In this published exploratory study followed by functional dissection, Wang and his colleagues first treated hESC with rapamycin, a rapid MTOR kinase inhibitor, capable of shutting down activity of this protein within a matter of minutes. The main observation was that MTOR inhibition induces differentiation of human embryonic stem cells (mesoderm and endoderm lineages). After making this phenotypic observation, they were interested in dissecting the molecular mechanism involved, which is where the microarray was implemented into the research schema. For the molecular dissection, MTOR inhibition in hESC was followed by genome-wide gene expression analysis. “The major reason to use a genome-wide array instead of subset arrays is that we didn’t know which genes are downstream of MTOR. Using a genome-wide array, we were actually able to identify genes that we had no idea about,” says Wang. “It’s really hard to use a candidate approach [in this case].”

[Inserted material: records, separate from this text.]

Source: an optimization exercise on an open RTL-to-GDS flow (aim: small area). Production flows keep margins and buffers that such runs may drop. In this exercise RTL edits were held to simulation tests only and were not proved equivalent to the original. Power and IR drop assume default switching activity.

==> flow/design.v <==
module ROM_COS(clka, ena, addra, douta);
input clka, ena;
input [9:0] addra;
output [11:0] douta;
assign douta = 12'd0;
endmodule
module ROM_SINE(clka, ena, addra, douta);
input clka, ena;
input [9:0] addra;
output [11:0] douta;
assign douta = 12'd0;
endmodule
module NCO(clk, rst, en, ncos, nsin);
input clk, rst, en;
output [11:0] ncos, nsin;
assign ncos = 12'd0;
assign nsin = 12'd0;
endmodule
module CO(clk, rst, en, I, Q, I_ro, Q_ro);
input clk, rst, en;
input [1:0] I;
input [1:0] Q;
output [13:0] I_ro;
output [13:0] Q_ro;
function [7:0] ADD; input [7:0] x; input [7:0] y; input ci;
  integer i; reg cy;
  begin
    cy = ci;
    for (i = 0; i < 8; i = i + 1) begin
      ADD[i] = x[i] ^ y[i] ^ cy;
      cy = (x[i] & y[i]) | (cy & (x[i] ^ y[i]));
    end
  end
endfunction
function [7:0] CNEG; input [7:0] x; input n;
  integer i; reg any;
  begin
    any = 1'b0;
    for (i = 0; i < 8; i = i + 1) begin
      CNEG[i] = x[i] ^ (n & any);
      any = any | x[i];
    end
  end
endfunction
function [7:0] MUL; input [1:0] k; input [5:0] s;
  MUL = ({8{k[1]}} & {1'b0, s, 1'b0}) | ({8{k[0]}} & {2'b0, s});
endfunction
reg [1:0] q;
reg p;
reg [6:0] xb;                
wire [6:0] x = ~xb;
reg [1:0] It, Qt;
integer j;
reg [6:0] xn;
reg cy;
always @(*) begin
  cy = 1'b1;
  for (j = 0; j < 7; j = j + 1) begin
    xn[j] = x[j] ^ cy;
    cy = cy & (x[j] ^ p);
  end
end
wire w = x[0] & (&(x[6:1] ^ {6{p}}));
always @(posedge clk or posedge rst) begin
  if (rst) begin
    q <= 2'd0;
    p <= 1'b0;
    xb <= 7'd0;
    It <= 2'd0;
    Qt <= 2'd0;
  end else begin
    q <= {q[1] ^ (q[0] & p & w), q[0] ^ (p & w)};
    p <= p ^ w;
    xb <= ~xn;
    It <= I;
    Qt <= Q;
  end
end
wire s = p & ~(|x);
wire [5:0] bt;
wire [4:0] st;
BIGT u_big(.a(x), .y(bt));
SMALLT u_small(.a(x), .y(st));
wire [5:0] A = s ? 6'd28 : bt;
wire [5:0] B = s ? 6'd28 : {1'b0, st};
wire sw = p ^ q[0];
wire cneg = q[1] ^ q[0];
wire sneg = q[1];
wire [1:0] mi = {It[1] & ~It[0], It[0]};    
wire [1:0] mq = {Qt[1] & ~Qt[0], Qt[0]};    
wire ic = It[1] ^ cneg, is = It[1] ^ sneg;   
wire qc = Qt[1] ^ cneg, qs = Qt[1] ^ sneg;   
wire [1:0] ia = sw ? mq : mi;
wire [1:0] ib = sw ? mi : mq;
wire isa = sw ? ~qs : ic;
wire isb = sw ? ic : ~qs;
wire qsa = sw ? is : qc;
wire qsb = sw ? qc : is;
wire [5:0] fi = {isa, isa ^ isb, ib, ia};
wire [5:0] fq = {qsa, qsa ^ qsb, ia, ib};
wire [7:0] wi = ADD(MUL(fi[1:0], A), MUL(fi[3:2], B) ^ {8{fi[4]}}, fi[4]);
wire [7:0] wq = ADD(MUL(fq[1:0], A), MUL(fq[3:2], B) ^ {8{fq[4]}}, fq[4]);
reg [7:0] ir, qr;
reg ineg, qneg;
always @(posedge clk or posedge rst) begin
  if (rst) begin
    ir <= 8'd0;
    qr <= 8'd0;
    ineg <= 1'b0;
    qneg <= 1'b0;
  end else if (en) begin
    ir <= wi;
    qr <= wq;
    ineg <= fi[5];
    qneg <= fq[5];
  end
end
wire [7:0] ri = CNEG(ir, ineg);
wire [7:0] rq = CNEG(qr, qneg);
assign I_ro = {{6{ri[7]}}, ri};
assign Q_ro = {{6{rq[7]}}, rq};
endmodule
module BIGT(a, y);
  input [6:0] a;
  output [5:0] y;
  wire new_n14, new_n15, new_n16, new_n17, new_n18, new_n19, new_n20,
    new_n21, new_n22, new_n23, new_n24, new_n25, new_n26, new_n27, new_n28,
    new_n29, new_n30, new_n31, new_n32, new_n33, new_n34, new_n35, new_n36,
    new_n37, new_n38, new_n39, new_n40, new_n42, new_n43, new_n44, new_n45,
    new_n46, new_n47, new_n48, new_n50, new_n51, new_n52;
  assign new_n14 = ~a[0] & ~a[1];
  assign new_n15 = a[2] & ~new_n14;
  assign new_n16 = a[0] & a[1];
  assign new_n17 = ~a[1] & a[5];
  assign new_n18 = ~a[4] & ~new_n17;
  assign new_n19 = ~new_n16 & ~new_n18;
  assign new_n20 = new_n15 & ~new_n19;
  assign new_n21 = ~a[3] & ~new_n20;
  assign new_n22 = ~a[5] & ~new_n16;
  assign new_n23 = a[3] & new_n15;
  assign new_n24 = ~new_n22 & new_n23;
  assign new_n25 = ~new_n21 & ~new_n24;
  assign new_n26 = a[6] & ~new_n25;
  assign new_n27 = a[0] & a[6];
  assign new_n28 = ~a[1] & ~a[2];
  assign new_n29 = ~new_n27 & new_n28;
  assign new_n30 = a[3] & a[4];
  assign new_n31 = ~new_n29 & new_n30;
  assign new_n32 = a[5] & new_n31;
  assign new_n33 = ~new_n26 & ~new_n32;
  assign new_n34 = ~a[4] & ~new_n24;
  assign new_n35 = a[5] & ~new_n34;
  assign new_n36 = ~a[5] & new_n34;
  assign new_n37 = ~new_n35 & ~new_n36;
  assign new_n38 = a[6] & new_n37;
  assign new_n39 = ~a[5] & ~a[6];
  assign new_n40 = ~new_n31 & new_n39;
  assign y[2] = ~new_n38 & ~new_n40;
  assign new_n42 = new_n37 & y[2];
  assign new_n43 = new_n33 & ~new_n42;
  assign new_n44 = a[2] & ~a[3];
  assign new_n45 = ~new_n16 & ~new_n44;
  assign new_n46 = a[4] & a[5];
  assign new_n47 = ~new_n45 & new_n46;
  assign new_n48 = new_n26 & new_n47;
  assign y[0] = ~new_n43 & ~new_n48;
  assign new_n50 = new_n31 & ~new_n33;
  assign new_n51 = a[6] & new_n34;
  assign new_n52 = ~new_n40 & ~new_n51;
  assign y[1] = ~new_n50 & new_n52;
  assign y[4] = a[6] & new_n35;
  assign y[3] = new_n40 | y[4];
  assign y[5] = ~y[4];
endmodule
module SMALLT(a, y);
  input [6:0] a;
  output [4:0] y;
  wire new_n13, new_n14, new_n15, new_n16, new_n17, new_n18, new_n19,
    new_n20, new_n21, new_n22, new_n23, new_n24, new_n25, new_n26, new_n27,
    new_n28, new_n29, new_n30, new_n31, new_n32, new_n33, new_n34, new_n35,
    new_n36, new_n37, new_n38, new_n39, new_n40, new_n41, new_n42, new_n43,
    new_n44, new_n45, new_n46, new_n47, new_n49, new_n50, new_n51, new_n52,
    new_n53, new_n54, new_n55, new_n57, new_n58, new_n59, new_n60, new_n61,
    new_n62, new_n63, new_n65, new_n66, new_n67, new_n69;
  assign new_n13 = ~a[1] & a[4];
  assign new_n14 = ~a[0] & new_n13;
  assign new_n15 = a[3] & a[5];
  assign new_n16 = new_n14 & new_n15;
  assign new_n17 = a[0] & ~a[3];
  assign new_n18 = ~new_n13 & new_n17;
  assign new_n19 = ~a[1] & ~a[5];
  assign new_n20 = ~a[4] & ~new_n19;
  assign new_n21 = a[6] & ~new_n20;
  assign new_n22 = ~new_n18 & new_n21;
  assign new_n23 = ~new_n16 & ~new_n22;
  assign new_n24 = a[3] & ~a[5];
  assign new_n25 = a[2] & ~new_n24;
  assign new_n26 = new_n14 & ~new_n25;
  assign new_n27 = ~a[3] & a[5];
  assign new_n28 = ~a[2] & ~new_n27;
  assign new_n29 = ~new_n26 & ~new_n28;
  assign new_n30 = ~new_n23 & ~new_n29;
  assign new_n31 = ~a[5] & a[6];
  assign new_n32 = a[2] & ~new_n31;
  assign new_n33 = ~a[5] & ~a[6];
  assign new_n34 = ~a[4] & ~new_n28;
  assign new_n35 = ~new_n33 & ~new_n34;
  assign new_n36 = ~a[3] & a[6];
  assign new_n37 = ~a[0] & ~new_n36;
  assign new_n38 = a[1] & ~new_n37;
  assign new_n39 = ~new_n35 & new_n38;
  assign new_n40 = ~new_n32 & ~new_n39;
  assign new_n41 = ~a[4] & new_n36;
  assign new_n42 = a[5] & ~new_n41;
  assign new_n43 = a[0] & a[1];
  assign new_n44 = new_n32 & new_n43;
  assign new_n45 = ~new_n42 & new_n44;
  assign new_n46 = new_n23 & ~new_n45;
  assign new_n47 = ~new_n40 & new_n46;
  assign y[0] = new_n30 | new_n47;
  assign new_n49 = ~new_n30 & ~new_n45;
  assign new_n50 = a[5] & a[6];
  assign new_n51 = new_n49 & ~new_n50;
  assign new_n52 = ~new_n49 & new_n50;
  assign new_n53 = ~new_n51 & ~new_n52;
  assign new_n54 = ~a[3] & ~new_n53;
  assign new_n55 = a[3] & new_n53;
  assign y[1] = ~new_n54 & ~new_n55;
  assign new_n57 = a[3] & ~a[6];
  assign new_n58 = ~new_n36 & ~new_n57;
  assign new_n59 = ~new_n51 & ~new_n58;
  assign new_n60 = ~a[4] & ~new_n59;
  assign new_n61 = a[4] & ~new_n15;
  assign new_n62 = new_n59 & new_n61;
  assign new_n63 = ~new_n52 & ~new_n62;
  assign y[2] = ~new_n60 & new_n63;
  assign new_n65 = a[4] & new_n57;
  assign new_n66 = ~new_n41 & ~new_n65;
  assign new_n67 = ~new_n49 & ~new_n66;
  assign y[3] = new_n42 | new_n67;
  assign new_n69 = ~a[5] & new_n67;
  assign y[4] = a[6] & ~new_n69;
endmodule
export LEC_CHECK = 0
export ABC_AREA = 1
export CAP_MARGIN = 20
export CORE_MARGIN = 2
export CORE_UTILIZATION = 40
export SLEW_MARGIN = 20
export SYNTH_MEMORY_MAX_BITS = 32768
create_clock -name core_clock -period 5.0 [get_ports {clk}]
standard.sh (not shown) runs the stock make flow with config.mk's settings and CLKGATE_MAP_FILE= SYNTH_SCRIPT=/design/flow/synth_recipe.tcl, a recipe that flattens the netlist after the stock synthesis.
==> flow/flow/run.sh <==
#!/bin/bash
# Own layout flow: the standard layout (standard.sh), with these changes:
#  - synthesis maps with an area-only ABC script (flow/abc_area.script) instead of
#    ORFS's, which sizes and buffers for speed; everything else in synthesis is
#    the standard script (synth_recipe.tcl), so the registers are the same;
#  - port buffering uses the smallest buffer cell (every port still gets one);
#  - clock tree synthesis takes its arguments from flow/cts_args.txt (no dummy
#    loads, small clock buffers).
# ORFS writes each step's full log under orfs/logs; the make output of each
# standard.sh call goes to flow_synth.log and flow_finish.log here.
set -euo pipefail
W=$PWD
rm -rf "$W/myscripts"
cp -r "$FLOW_HOME/scripts" "$W/myscripts"
cp "$W/flow/abc_area.script" "$W/myscripts/abc_area.script"
export SCRIPTS_DIR="$W/myscripts"
export BUFFER_PORTS_ARGS="-buffer_cell sky130_fd_sc_hd__buf_1"
if [[ -f "$W/flow/cts_args.txt" ]]; then
  CTS_ARGS="$(tr '\n' ' ' < "$W/flow/cts_args.txt")"
  export CTS_ARGS
fi
bash "$W/standard.sh" synth > "$W/flow_synth.log" 2>&1
bash "$W/standard.sh" finish > "$W/flow_finish.log" 2>&1
test -f "$W/out/final.def"
==> flow/flow/abc_area.script <==
strash
dch
map -a
topo
==> flow/flow/cts_args.txt <==
-sink_clustering_enable -repair_clock_nets -buf_list sky130_fd_sc_hd__clkbuf_4 -dont_use_dummy_load
The first run ran to the end with no violations.
Then changed:
--- a/flow/design.v
+++ b/flow/design.v
@@ -98,30 +98,23 @@
 wire qsb = sw ? qc : is;
 wire [5:0] fi = {isa, isa ^ isb, ib, ia};
 wire [5:0] fq = {qsa, qsa ^ qsb, ia, ib};
 wire [7:0] wi = ADD(MUL(fi[1:0], A), MUL(fi[3:2], B) ^ {8{fi[4]}}, fi[4]);
 wire [7:0] wq = ADD(MUL(fq[1:0], A), MUL(fq[3:2], B) ^ {8{fq[4]}}, fq[4]);
 reg [7:0] ir, qr;
-reg ineg, qneg;
 always @(posedge clk or posedge rst) begin
   if (rst) begin
     ir <= 8'd0;
     qr <= 8'd0;
-    ineg <= 1'b0;
-    qneg <= 1'b0;
   end else if (en) begin
-    ir <= wi;
-    qr <= wq;
-    ineg <= fi[5];
-    qneg <= fq[5];
+    ir <= CNEG(wi, fi[5]);
+    qr <= CNEG(wq, fq[5]);
   end
 end
-wire [7:0] ri = CNEG(ir, ineg);
-wire [7:0] rq = CNEG(qr, qneg);
-assign I_ro = {{6{ri[7]}}, ri};
-assign Q_ro = {{6{rq[7]}}, rq};
+assign I_ro = {{6{ir[7]}}, ir};
+assign Q_ro = {{6{qr[7]}}, qr};
 endmodule
 module BIGT(a, y);
   input [6:0] a;
   output [5:0] y;
   wire new_n14, new_n15, new_n16, new_n17, new_n18, new_n19, new_n20,
     new_n21, new_n22, new_n23, new_n24, new_n25, new_n26, new_n27, new_n28,
Effect: The changed run completed and failed the layout checks on setup timing; critical path depth climbs by 2; total power drops slightly; final area went up by roughly a tenth; global-route usage went up by 0.49 points; die area goes down by a few percent; routed wire length rises by a little under a tenth; via count rose by a few percent; synthesized area goes down by a few percent.

==> port drivers added, routing unchanged <==
No port has a modelled driver above. Below, the same layouts with a new extraction and two added sets of constraints. Step 1 assumes that a clkbuf_16 drives the clock port and a buf_2 every other input. Step 2 times the ports against the registers' clock, not the clock port: input delays grow and output delays shrink by t, the midpoint of the rising clock arrivals with the driver on. Three values: ideal ports, drivers, drivers and shift; two values: the first two.
| run | t (ns) | slack for setup (ns) | cell pins on the clock port's net |
|---|---|---|---|
| the first run | 0.354 | 0.293 / 0.293 / 0.293 | 1 |
| the second run | 0.354 | -0.029 / -0.029 / -0.029 | 1 |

Through this experiment, the lab was able to identify 100 genes that are directly impacted by MTOR inhibition. Wang lab members were able to narrow down the number of potential MTOR effector genes to approximately 20, based on the level of change in gene expression. And, in the end, six to seven important mediators of MTOR function, as it pertains to maintenance of pluripotency in hESC, were identified.
Despite the fact that biology has entered the post-genomic era and that stem cell researchers address post-genomic biological problems with pre-genomic tools, “the microarray is still important, at least as part of your arsenal, says Wang. “But you cannot totally rely on a single approach. Instead, this approach has to be combined with other methods such as cell biology [methods].”
However, although other methods exist, there is no doubt the microarray is still viable even when solving post-genomic biological problems in new systems such as stem cells. Maybe now, all of the “genomics is dead” claims will finally be put to rest.
This article was published in Bioscience Technology magazine: Vol. 32, No. 10, October, 2009, pp. 1, 10-11.